Saved entries
-=-=-=-=-

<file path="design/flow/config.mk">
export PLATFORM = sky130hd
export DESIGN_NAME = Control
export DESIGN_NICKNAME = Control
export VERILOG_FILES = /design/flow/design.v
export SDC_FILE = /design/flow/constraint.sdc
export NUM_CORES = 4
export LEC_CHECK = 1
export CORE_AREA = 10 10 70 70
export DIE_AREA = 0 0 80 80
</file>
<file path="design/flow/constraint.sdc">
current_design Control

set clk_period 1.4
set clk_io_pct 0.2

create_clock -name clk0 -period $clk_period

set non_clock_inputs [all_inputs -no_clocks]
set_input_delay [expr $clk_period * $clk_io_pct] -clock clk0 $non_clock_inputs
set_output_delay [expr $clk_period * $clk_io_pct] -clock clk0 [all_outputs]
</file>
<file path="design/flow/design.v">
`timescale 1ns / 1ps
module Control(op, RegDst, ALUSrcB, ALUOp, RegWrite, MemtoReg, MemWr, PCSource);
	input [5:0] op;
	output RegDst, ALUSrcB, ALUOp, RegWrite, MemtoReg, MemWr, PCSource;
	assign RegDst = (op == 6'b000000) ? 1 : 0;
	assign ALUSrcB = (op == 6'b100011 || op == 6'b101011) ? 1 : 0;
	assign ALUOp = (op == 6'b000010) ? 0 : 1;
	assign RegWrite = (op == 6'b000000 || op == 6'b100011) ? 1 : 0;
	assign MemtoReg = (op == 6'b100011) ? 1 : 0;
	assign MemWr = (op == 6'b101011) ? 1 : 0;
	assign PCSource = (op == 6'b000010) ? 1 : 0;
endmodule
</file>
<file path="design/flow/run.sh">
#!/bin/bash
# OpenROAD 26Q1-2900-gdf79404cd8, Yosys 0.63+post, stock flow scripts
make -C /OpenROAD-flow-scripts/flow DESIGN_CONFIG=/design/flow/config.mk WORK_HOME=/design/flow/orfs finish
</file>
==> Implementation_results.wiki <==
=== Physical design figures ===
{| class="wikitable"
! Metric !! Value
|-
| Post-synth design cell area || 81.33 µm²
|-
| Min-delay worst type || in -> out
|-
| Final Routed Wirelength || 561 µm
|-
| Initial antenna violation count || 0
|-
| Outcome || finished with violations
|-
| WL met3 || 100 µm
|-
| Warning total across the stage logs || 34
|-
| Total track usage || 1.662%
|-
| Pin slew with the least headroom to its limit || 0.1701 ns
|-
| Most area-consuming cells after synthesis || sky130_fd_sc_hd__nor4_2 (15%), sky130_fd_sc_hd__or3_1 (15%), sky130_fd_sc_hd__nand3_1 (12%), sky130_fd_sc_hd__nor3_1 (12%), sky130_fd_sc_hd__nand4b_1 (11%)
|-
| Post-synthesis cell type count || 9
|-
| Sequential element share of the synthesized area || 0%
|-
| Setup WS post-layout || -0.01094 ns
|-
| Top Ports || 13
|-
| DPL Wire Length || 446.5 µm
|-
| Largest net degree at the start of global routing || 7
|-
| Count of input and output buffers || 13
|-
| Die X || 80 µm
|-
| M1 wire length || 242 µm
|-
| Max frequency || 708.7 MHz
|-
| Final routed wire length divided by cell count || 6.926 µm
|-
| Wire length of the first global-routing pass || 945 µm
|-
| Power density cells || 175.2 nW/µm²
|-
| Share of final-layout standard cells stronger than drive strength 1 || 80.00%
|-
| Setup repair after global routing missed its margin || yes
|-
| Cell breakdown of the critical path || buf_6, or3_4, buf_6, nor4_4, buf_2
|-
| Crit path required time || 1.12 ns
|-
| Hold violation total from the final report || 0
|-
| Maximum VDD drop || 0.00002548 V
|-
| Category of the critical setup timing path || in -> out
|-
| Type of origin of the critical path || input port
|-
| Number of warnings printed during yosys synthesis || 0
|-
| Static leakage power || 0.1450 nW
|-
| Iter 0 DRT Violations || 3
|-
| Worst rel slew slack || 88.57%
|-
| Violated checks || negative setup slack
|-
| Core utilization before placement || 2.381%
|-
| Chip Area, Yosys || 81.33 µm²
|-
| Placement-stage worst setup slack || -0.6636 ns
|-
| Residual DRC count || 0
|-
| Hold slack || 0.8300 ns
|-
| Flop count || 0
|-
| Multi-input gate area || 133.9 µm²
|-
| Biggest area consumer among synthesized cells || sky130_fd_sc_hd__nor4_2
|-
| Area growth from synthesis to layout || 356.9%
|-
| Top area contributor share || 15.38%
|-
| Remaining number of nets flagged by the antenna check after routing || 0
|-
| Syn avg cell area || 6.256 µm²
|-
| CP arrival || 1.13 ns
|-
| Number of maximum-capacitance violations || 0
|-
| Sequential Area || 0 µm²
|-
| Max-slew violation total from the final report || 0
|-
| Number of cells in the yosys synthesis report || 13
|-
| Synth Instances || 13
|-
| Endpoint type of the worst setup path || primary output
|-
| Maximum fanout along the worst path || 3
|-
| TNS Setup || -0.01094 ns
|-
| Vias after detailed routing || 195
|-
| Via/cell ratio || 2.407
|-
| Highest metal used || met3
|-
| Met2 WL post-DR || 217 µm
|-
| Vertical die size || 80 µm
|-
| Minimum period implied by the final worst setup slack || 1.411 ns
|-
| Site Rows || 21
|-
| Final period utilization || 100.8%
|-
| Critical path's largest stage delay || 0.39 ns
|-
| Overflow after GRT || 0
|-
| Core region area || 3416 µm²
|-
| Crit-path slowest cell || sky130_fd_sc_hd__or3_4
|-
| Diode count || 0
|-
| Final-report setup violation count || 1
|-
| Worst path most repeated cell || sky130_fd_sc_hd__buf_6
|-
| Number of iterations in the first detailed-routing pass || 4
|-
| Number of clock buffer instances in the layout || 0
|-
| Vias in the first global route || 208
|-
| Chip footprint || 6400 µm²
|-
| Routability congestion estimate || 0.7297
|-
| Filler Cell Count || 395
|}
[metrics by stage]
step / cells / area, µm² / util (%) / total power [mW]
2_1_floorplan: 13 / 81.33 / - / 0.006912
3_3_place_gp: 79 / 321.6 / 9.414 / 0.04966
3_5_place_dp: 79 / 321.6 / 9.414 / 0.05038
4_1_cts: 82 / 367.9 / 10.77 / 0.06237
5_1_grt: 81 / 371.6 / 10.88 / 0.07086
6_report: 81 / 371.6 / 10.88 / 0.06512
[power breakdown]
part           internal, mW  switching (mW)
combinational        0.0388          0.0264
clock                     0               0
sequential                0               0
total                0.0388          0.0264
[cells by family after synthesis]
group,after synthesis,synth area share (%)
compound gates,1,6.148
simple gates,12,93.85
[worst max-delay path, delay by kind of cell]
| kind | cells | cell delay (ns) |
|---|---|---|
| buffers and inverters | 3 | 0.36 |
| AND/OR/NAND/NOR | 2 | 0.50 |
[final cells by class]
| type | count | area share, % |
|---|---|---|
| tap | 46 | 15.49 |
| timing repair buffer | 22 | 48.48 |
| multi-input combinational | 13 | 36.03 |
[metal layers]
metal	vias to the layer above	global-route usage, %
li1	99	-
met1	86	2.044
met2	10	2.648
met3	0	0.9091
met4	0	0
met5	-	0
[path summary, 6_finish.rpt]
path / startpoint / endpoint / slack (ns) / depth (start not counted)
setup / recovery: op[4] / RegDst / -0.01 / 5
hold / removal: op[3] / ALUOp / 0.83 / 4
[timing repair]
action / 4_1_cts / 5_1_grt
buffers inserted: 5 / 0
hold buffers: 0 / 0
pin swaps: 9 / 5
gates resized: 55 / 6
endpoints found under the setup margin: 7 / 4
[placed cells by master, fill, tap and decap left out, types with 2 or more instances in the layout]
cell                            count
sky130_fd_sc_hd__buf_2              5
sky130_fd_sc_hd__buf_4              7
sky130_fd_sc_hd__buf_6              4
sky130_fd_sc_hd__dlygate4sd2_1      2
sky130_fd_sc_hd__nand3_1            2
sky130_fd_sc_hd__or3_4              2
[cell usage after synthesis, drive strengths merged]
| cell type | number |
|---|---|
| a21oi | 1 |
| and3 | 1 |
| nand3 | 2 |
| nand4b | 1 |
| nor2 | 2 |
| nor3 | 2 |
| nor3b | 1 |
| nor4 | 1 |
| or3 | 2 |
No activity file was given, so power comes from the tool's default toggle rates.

-=-=-=-=-

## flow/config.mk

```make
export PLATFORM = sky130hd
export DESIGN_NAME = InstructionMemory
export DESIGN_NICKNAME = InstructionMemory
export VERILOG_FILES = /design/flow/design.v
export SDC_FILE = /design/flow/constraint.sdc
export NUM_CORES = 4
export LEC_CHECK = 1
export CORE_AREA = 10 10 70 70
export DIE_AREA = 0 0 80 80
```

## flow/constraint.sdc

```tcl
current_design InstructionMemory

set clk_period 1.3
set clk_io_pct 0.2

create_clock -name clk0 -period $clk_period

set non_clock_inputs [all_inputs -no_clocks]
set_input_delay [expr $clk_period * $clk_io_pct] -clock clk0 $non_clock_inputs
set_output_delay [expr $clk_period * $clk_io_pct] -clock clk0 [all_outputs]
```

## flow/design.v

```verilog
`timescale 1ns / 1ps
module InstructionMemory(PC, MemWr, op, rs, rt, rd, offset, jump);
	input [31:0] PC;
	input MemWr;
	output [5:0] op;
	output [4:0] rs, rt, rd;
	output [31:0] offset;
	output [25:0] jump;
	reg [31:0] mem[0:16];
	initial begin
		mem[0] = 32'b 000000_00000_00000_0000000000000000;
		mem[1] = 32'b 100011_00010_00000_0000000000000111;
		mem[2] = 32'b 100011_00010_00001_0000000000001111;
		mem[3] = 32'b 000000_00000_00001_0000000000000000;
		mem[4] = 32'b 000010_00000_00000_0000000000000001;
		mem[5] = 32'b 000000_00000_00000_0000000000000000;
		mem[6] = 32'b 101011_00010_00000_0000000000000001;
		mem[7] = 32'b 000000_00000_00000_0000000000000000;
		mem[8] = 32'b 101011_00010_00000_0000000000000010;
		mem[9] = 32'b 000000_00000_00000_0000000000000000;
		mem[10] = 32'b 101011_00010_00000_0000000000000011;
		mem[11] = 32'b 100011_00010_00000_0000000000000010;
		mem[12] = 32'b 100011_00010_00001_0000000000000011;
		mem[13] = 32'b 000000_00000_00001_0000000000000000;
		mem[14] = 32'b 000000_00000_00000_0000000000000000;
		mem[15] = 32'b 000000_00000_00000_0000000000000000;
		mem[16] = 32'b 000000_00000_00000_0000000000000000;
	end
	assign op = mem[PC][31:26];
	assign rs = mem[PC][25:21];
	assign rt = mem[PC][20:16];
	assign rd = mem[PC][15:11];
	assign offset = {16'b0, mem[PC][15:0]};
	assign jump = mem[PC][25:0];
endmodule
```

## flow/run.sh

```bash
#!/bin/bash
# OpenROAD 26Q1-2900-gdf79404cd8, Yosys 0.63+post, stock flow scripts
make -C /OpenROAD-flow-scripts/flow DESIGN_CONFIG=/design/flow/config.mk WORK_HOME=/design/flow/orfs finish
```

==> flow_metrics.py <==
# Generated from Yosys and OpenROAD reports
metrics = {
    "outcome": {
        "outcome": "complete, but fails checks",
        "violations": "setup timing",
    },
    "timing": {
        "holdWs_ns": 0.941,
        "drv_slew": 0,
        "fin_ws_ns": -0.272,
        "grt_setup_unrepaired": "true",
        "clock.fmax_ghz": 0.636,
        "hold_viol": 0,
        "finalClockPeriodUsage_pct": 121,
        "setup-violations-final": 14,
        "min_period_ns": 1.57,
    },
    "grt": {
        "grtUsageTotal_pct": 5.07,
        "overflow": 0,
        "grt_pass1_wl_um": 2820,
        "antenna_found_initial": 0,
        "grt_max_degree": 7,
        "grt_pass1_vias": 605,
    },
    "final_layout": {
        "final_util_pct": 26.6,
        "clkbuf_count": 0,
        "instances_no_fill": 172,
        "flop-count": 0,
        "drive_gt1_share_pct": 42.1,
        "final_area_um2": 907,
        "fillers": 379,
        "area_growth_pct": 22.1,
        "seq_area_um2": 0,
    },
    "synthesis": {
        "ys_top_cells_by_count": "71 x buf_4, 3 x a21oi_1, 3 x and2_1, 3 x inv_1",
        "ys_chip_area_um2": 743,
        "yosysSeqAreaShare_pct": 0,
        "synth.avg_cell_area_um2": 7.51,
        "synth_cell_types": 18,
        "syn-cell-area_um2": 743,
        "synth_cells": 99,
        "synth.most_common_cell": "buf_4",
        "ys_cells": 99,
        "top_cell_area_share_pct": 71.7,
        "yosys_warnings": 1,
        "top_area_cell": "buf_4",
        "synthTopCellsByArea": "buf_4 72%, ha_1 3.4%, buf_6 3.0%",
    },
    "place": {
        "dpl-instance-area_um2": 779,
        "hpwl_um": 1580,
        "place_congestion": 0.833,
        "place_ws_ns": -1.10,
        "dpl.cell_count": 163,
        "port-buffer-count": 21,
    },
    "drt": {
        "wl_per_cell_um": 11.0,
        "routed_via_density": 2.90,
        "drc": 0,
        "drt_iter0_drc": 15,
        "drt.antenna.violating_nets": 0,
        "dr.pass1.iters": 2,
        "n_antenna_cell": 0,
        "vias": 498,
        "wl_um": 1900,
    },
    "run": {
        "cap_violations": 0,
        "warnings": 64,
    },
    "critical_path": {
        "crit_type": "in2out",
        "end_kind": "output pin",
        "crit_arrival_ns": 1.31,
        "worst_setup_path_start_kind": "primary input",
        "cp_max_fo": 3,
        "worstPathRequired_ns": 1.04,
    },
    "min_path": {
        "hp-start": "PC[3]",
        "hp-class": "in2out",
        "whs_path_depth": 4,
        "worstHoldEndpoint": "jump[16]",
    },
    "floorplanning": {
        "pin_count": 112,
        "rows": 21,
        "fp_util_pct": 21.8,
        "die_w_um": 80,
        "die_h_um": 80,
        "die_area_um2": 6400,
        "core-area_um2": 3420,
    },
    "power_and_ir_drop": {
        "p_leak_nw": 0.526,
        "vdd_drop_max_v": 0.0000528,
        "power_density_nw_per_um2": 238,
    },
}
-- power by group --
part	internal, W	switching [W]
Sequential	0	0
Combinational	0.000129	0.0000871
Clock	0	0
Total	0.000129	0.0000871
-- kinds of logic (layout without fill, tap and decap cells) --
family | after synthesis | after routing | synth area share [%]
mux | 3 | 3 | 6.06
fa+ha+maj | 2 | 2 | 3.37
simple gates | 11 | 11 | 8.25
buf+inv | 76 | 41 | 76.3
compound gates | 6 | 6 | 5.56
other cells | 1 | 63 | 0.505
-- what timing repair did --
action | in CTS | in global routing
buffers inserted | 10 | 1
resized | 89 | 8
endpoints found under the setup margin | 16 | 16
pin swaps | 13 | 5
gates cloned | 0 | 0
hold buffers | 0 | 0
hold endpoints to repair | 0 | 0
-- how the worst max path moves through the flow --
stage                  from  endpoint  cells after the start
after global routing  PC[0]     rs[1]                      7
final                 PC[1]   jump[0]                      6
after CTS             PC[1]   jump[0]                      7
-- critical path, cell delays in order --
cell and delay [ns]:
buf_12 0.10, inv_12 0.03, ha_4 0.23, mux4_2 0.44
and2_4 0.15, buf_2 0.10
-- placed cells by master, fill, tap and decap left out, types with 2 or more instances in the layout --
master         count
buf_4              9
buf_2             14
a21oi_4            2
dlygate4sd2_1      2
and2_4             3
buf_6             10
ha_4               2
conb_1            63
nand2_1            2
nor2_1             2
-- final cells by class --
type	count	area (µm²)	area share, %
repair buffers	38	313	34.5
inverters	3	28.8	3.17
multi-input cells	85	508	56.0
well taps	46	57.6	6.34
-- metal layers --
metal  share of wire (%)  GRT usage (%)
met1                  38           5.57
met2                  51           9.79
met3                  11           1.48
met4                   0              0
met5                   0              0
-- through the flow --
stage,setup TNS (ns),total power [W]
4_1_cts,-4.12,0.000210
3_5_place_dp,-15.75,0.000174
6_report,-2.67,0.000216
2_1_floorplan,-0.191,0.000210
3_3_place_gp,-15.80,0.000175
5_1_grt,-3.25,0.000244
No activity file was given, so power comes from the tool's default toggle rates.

-=-=-=-=-

» What this task involves:
Write only the number of lines in the data where the word "internal" occurs.

» Answer to this problem:
2